California emphasizes ObamaCare penalty

California’s health insurance exchange is reminding consumers that they will face a penalty under ObamaCare for remaining without coverage, a messaging tool to boost enrollment that other marketplaces have hesitated to embrace.

Covered California, one of the nation’s most successful exchanges, made no effort to downplay the individual mandate penalties that took effect last year and are set to rise in 2015. The marketplace is encouraging consumers to pick plans by Thursday, the deadline for insurance that kicks in Feb. 1.

“It’s important that consumers understand now that the cost of remaining uninsured is rising,” Covered California Executive Director Peter V. Lee said in a statement Tuesday. “This year, a family of four earning $70,000 a year could pay close to $1,000 in their taxes if they remain uninsured in 2015.”
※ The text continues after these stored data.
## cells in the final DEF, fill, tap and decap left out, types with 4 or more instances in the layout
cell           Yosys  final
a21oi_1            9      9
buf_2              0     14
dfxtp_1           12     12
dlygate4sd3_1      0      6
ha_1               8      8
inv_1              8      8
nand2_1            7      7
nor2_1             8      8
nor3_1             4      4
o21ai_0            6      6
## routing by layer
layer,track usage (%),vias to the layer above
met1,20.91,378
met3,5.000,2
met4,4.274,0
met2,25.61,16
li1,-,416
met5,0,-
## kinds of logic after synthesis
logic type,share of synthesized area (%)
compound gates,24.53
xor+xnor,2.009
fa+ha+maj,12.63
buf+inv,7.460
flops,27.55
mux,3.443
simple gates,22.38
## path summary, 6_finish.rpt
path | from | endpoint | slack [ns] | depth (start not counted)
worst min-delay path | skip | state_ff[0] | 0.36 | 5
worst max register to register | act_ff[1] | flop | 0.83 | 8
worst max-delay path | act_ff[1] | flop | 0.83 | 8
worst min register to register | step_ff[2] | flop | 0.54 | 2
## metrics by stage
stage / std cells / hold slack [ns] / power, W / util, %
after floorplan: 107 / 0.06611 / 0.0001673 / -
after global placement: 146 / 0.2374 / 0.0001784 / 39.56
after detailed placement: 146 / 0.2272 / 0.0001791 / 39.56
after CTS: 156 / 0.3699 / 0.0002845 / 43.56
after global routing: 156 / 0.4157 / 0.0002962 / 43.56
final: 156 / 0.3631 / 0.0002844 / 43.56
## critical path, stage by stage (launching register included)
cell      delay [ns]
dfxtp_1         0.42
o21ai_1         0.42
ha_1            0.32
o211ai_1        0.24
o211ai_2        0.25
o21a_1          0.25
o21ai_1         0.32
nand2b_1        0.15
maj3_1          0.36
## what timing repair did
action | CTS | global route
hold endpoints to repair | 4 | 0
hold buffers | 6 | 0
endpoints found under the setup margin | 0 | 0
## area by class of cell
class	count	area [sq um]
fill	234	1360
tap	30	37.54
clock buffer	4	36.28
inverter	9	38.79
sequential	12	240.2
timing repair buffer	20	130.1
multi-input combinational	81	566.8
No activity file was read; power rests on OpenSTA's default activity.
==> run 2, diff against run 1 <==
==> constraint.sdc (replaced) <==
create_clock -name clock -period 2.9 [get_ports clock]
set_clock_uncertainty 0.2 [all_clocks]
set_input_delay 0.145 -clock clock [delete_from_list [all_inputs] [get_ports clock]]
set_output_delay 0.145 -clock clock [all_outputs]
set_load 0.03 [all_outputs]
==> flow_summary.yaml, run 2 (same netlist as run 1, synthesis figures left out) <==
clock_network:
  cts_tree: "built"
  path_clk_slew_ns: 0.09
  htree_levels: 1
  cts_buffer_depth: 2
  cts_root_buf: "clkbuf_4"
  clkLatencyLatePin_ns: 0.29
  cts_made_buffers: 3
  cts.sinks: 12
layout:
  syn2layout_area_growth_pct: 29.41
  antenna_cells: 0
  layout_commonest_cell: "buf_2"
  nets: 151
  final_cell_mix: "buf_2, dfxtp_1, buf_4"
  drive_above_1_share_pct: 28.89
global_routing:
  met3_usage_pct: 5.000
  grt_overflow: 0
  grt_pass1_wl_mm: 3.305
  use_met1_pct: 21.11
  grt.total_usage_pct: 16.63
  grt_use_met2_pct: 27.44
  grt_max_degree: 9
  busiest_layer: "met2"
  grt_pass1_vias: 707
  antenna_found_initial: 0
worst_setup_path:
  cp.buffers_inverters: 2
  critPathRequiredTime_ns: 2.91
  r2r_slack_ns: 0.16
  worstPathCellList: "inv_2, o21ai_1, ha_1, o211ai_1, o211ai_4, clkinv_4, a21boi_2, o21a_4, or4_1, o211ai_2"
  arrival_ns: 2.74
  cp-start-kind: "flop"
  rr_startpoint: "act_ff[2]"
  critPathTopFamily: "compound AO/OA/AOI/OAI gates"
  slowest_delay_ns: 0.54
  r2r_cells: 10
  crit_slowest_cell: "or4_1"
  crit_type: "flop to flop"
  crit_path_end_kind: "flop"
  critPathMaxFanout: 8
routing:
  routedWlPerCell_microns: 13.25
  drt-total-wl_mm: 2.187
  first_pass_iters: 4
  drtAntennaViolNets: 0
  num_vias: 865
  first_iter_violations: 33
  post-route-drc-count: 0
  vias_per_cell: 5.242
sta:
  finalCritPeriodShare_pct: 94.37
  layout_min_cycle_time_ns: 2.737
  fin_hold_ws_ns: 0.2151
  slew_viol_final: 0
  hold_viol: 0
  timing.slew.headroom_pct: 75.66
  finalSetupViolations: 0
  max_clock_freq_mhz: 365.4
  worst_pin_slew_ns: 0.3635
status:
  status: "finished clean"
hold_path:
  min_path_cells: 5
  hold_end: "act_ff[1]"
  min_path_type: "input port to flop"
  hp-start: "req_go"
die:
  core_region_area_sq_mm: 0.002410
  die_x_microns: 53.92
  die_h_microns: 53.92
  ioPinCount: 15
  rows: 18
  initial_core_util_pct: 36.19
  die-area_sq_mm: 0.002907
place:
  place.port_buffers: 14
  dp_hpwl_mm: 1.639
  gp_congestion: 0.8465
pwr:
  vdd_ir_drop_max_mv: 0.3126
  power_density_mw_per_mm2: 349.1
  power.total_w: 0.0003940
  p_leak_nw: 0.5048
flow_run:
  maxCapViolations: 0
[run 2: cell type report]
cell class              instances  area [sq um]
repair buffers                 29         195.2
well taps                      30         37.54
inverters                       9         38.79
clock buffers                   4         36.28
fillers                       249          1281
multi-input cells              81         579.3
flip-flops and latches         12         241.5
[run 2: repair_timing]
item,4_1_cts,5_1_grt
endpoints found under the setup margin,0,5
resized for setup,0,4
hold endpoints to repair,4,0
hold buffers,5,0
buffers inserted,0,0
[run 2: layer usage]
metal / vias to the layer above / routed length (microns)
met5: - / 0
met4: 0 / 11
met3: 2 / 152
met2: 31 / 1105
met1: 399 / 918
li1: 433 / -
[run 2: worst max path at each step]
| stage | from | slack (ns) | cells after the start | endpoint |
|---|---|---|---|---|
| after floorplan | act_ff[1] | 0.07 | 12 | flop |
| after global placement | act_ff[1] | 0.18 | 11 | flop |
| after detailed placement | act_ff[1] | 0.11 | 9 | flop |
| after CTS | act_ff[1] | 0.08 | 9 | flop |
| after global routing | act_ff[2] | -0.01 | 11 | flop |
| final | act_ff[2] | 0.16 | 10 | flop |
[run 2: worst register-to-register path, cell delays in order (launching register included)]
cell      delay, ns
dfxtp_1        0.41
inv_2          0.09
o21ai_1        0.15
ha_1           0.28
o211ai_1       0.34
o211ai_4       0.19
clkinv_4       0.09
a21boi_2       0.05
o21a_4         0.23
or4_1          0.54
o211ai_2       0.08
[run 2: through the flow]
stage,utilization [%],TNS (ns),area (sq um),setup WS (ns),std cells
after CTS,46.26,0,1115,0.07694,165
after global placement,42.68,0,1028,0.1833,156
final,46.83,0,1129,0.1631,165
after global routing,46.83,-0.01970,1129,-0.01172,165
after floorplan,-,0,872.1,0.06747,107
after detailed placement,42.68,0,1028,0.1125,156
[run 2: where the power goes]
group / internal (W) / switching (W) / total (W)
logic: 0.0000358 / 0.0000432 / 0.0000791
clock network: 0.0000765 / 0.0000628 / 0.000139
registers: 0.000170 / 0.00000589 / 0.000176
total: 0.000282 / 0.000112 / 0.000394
Studies found that emphasizing the individual mandate helped raise total ObamaCare enrollment for 2014, though the administration’s closest allies say they prefer to sell consumers on the benefits of joining the exchanges.

California’s messaging push comes as tax preparers gird for confusion during this year’s filing season – the first time consumers will have to attest to whether they had health insurance, and in some cases, pay a fine.

California officials noted that the individual mandate penalties will rise dramatically between 2014, 2015 and 2016.

“This is an important message that should be heard by Californians of all income levels,” said Toby Douglas, director of the California Department of Health Care Services in a statement.

“Applying for coverage not only gives you an opportunity to get comprehensive health care; it can help you avoid a penalty that could hurt you and your family.”

Under the healthcare law, people without medical coverage in 2014 will pay $95 per person or 1 percent of annual household income. If an individual remains uninsured in 2015, he or she will pay $325 or 2 percent of annual household income.

Covered California also reported Tuesday that more than 1,099,200 people were determined eligible or picked healthcare plans as of Jan. 11.